Assignment: Locate the word "endcase" in the material, then show every line that holds it.

The data:
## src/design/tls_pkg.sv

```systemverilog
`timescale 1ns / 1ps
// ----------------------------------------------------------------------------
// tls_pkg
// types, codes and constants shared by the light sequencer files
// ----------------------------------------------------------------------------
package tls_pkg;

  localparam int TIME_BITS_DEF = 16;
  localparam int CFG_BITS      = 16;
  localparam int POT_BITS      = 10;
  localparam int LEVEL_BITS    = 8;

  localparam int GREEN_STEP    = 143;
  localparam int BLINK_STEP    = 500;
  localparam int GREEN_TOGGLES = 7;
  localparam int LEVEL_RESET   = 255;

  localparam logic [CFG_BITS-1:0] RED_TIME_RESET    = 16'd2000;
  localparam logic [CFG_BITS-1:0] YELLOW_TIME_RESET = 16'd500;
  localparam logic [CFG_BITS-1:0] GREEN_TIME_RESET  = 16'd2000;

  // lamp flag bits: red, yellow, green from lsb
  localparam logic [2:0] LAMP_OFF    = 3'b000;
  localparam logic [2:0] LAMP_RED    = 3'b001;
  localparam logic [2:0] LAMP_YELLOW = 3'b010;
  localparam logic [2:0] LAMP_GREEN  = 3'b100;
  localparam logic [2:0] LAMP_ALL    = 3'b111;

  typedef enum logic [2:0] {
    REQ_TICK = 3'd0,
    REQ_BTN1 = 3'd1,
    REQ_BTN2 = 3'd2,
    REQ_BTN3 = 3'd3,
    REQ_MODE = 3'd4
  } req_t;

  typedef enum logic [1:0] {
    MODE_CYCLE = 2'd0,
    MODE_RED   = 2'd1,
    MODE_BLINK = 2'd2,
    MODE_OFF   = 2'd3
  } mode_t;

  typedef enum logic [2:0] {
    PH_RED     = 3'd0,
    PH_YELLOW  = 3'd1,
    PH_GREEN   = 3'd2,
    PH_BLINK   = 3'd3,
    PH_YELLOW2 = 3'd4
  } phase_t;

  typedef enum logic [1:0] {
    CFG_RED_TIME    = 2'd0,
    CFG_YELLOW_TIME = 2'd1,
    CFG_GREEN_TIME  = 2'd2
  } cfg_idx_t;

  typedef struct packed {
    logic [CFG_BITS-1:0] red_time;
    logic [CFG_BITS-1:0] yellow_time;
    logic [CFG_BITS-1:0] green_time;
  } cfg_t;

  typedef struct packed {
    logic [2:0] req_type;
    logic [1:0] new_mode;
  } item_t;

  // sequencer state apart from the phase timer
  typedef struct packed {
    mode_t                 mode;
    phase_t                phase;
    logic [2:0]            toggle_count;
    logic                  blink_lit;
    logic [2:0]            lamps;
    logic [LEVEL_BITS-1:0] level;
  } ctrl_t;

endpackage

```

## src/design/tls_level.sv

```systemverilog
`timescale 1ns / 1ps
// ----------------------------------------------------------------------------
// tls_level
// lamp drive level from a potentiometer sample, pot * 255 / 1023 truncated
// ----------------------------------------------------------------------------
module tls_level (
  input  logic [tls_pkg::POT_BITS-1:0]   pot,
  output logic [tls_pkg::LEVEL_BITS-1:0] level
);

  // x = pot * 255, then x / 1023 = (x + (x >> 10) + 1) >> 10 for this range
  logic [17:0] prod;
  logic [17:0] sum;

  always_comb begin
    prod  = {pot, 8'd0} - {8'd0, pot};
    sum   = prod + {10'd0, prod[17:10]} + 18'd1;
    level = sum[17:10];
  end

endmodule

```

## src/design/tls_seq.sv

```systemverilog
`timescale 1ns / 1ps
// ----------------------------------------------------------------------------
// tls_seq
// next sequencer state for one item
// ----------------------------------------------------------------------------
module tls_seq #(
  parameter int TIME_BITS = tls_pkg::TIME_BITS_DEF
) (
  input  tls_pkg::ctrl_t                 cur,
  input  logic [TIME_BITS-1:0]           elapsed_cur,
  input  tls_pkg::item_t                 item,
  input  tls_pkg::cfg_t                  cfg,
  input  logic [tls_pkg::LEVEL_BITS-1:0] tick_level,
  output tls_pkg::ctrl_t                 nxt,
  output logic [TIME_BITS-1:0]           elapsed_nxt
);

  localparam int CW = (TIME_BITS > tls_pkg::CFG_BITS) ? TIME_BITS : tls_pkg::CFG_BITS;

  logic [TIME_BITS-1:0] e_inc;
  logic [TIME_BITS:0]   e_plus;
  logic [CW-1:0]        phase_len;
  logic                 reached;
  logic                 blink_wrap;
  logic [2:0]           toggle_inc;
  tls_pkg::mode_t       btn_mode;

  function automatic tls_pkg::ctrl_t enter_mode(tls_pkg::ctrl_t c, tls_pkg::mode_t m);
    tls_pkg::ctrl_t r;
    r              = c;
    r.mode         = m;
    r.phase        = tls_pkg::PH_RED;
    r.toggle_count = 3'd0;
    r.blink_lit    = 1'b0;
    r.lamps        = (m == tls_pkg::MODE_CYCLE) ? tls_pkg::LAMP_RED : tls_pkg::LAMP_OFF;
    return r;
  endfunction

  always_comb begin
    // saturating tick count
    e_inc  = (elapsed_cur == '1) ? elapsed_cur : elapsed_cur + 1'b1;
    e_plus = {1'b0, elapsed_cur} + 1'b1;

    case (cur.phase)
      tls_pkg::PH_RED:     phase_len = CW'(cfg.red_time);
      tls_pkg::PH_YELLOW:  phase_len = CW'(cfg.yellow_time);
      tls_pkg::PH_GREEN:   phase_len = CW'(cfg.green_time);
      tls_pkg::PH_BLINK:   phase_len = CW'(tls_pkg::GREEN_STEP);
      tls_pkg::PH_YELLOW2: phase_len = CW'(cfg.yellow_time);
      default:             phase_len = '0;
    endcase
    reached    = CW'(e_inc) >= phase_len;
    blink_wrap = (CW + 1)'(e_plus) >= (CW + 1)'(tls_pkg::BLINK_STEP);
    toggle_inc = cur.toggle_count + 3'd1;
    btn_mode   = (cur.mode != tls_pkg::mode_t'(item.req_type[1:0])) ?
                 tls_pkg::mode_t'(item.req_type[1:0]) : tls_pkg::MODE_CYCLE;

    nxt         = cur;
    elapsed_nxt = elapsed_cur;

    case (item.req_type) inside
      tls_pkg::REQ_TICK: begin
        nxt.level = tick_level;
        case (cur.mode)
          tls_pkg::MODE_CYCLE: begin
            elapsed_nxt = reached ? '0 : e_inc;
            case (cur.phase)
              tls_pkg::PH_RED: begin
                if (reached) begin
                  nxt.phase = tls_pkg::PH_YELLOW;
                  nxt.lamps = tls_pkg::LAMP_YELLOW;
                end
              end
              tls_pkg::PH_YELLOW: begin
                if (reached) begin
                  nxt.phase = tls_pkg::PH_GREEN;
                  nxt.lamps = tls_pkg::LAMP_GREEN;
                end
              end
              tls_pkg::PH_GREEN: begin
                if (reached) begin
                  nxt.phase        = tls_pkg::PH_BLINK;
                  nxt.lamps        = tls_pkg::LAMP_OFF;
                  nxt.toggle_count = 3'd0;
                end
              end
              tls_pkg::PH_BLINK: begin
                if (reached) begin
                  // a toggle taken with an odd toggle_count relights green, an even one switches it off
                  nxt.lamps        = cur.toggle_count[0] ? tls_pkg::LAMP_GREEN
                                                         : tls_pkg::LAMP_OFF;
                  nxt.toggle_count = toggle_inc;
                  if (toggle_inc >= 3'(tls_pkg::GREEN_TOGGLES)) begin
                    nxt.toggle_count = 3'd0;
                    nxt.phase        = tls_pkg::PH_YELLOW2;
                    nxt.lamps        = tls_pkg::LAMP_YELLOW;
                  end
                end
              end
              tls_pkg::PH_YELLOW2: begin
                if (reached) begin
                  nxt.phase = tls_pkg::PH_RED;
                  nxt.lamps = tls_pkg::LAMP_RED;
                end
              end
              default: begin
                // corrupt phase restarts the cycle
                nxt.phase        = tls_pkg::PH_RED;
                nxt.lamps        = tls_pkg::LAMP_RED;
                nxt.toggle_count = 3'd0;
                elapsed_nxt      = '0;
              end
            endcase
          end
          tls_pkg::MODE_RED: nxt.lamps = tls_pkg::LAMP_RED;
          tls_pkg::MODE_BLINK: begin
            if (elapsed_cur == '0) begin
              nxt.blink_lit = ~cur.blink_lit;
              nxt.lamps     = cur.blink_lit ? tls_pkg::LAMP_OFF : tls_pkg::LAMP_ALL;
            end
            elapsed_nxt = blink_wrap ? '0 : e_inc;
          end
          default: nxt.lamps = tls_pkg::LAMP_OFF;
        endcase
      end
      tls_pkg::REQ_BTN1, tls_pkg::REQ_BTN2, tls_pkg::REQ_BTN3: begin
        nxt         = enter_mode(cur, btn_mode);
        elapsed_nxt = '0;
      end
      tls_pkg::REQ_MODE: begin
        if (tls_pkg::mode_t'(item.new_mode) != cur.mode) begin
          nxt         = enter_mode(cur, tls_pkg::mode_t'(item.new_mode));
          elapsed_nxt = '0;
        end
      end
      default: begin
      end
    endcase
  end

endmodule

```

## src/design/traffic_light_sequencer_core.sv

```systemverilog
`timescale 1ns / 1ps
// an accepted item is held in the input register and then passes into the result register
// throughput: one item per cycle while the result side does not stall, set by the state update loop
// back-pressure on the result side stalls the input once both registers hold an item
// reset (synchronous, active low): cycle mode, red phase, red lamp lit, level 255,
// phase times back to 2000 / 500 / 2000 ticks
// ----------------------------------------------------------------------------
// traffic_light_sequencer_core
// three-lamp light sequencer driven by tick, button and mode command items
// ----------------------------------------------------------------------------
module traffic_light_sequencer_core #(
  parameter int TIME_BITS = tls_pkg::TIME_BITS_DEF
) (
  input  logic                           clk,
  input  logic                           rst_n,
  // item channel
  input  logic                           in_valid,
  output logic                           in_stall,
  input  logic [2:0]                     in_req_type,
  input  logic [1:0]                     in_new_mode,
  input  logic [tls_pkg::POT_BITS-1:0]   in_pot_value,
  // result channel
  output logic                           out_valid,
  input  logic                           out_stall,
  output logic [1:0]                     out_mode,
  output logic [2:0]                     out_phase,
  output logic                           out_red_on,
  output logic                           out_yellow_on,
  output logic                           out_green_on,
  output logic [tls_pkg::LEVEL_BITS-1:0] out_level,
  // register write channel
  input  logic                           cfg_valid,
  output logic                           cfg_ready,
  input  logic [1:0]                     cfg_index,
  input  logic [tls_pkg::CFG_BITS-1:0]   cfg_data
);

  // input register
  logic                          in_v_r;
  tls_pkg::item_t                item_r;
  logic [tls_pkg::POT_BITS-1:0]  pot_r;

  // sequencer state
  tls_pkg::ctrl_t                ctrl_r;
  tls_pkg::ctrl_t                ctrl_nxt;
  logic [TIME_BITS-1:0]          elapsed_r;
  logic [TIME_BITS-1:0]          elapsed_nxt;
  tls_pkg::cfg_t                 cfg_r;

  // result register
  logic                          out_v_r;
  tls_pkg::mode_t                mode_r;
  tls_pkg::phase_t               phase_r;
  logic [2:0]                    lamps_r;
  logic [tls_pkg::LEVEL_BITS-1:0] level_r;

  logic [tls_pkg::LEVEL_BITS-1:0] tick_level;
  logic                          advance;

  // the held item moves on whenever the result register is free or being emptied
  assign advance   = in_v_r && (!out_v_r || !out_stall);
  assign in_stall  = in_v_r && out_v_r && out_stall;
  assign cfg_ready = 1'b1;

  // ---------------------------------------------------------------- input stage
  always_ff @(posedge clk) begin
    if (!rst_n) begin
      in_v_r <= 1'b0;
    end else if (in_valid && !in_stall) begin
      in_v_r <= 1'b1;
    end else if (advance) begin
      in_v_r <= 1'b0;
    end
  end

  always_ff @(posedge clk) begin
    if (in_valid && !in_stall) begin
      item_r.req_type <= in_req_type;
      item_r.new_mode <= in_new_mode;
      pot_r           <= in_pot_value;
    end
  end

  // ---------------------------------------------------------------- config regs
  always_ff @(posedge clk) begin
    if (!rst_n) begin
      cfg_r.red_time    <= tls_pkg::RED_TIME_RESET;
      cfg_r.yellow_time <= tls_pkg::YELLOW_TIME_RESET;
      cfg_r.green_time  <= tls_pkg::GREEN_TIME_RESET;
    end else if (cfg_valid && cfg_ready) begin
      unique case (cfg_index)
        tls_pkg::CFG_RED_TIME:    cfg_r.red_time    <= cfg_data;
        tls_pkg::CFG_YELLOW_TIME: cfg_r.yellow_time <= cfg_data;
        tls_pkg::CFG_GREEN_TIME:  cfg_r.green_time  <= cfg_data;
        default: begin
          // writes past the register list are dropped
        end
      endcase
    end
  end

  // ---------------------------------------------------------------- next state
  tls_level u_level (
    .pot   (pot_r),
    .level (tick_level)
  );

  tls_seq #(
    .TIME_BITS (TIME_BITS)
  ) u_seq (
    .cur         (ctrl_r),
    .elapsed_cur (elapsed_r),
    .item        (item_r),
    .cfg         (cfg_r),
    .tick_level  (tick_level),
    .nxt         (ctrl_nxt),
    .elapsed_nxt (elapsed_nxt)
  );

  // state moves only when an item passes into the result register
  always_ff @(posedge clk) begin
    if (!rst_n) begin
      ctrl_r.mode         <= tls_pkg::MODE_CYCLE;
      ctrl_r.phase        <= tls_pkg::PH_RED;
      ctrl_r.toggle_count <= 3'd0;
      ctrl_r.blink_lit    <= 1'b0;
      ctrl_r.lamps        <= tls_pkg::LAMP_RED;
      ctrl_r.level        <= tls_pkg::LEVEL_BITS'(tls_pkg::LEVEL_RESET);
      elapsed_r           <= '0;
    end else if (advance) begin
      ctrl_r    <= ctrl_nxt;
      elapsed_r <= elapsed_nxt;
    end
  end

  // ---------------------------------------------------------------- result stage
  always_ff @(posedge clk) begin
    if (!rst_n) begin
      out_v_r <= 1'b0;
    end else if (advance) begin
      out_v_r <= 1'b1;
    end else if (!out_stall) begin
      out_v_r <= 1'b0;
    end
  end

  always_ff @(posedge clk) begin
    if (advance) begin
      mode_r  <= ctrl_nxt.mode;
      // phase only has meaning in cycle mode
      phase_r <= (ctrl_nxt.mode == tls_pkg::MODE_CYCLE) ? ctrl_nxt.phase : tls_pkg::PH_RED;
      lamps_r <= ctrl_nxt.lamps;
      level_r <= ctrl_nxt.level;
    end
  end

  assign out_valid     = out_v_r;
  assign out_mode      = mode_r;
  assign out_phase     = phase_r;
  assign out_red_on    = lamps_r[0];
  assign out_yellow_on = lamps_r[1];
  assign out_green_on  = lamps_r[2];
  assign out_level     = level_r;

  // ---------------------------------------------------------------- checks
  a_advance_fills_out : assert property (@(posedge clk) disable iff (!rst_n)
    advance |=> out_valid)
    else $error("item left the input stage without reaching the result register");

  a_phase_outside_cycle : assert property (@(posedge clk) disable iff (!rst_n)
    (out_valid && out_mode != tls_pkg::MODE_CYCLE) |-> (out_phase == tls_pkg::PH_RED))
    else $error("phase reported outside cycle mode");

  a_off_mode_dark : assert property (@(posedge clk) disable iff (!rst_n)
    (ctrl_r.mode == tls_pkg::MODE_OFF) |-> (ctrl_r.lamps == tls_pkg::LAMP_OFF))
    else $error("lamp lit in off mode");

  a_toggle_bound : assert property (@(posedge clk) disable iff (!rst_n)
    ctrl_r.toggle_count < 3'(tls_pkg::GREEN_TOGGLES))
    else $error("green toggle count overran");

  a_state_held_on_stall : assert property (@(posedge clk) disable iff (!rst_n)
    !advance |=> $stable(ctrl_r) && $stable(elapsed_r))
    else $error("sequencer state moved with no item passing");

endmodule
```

Response box:
    endcase
            endcase
        endcase
    endcase
      endcase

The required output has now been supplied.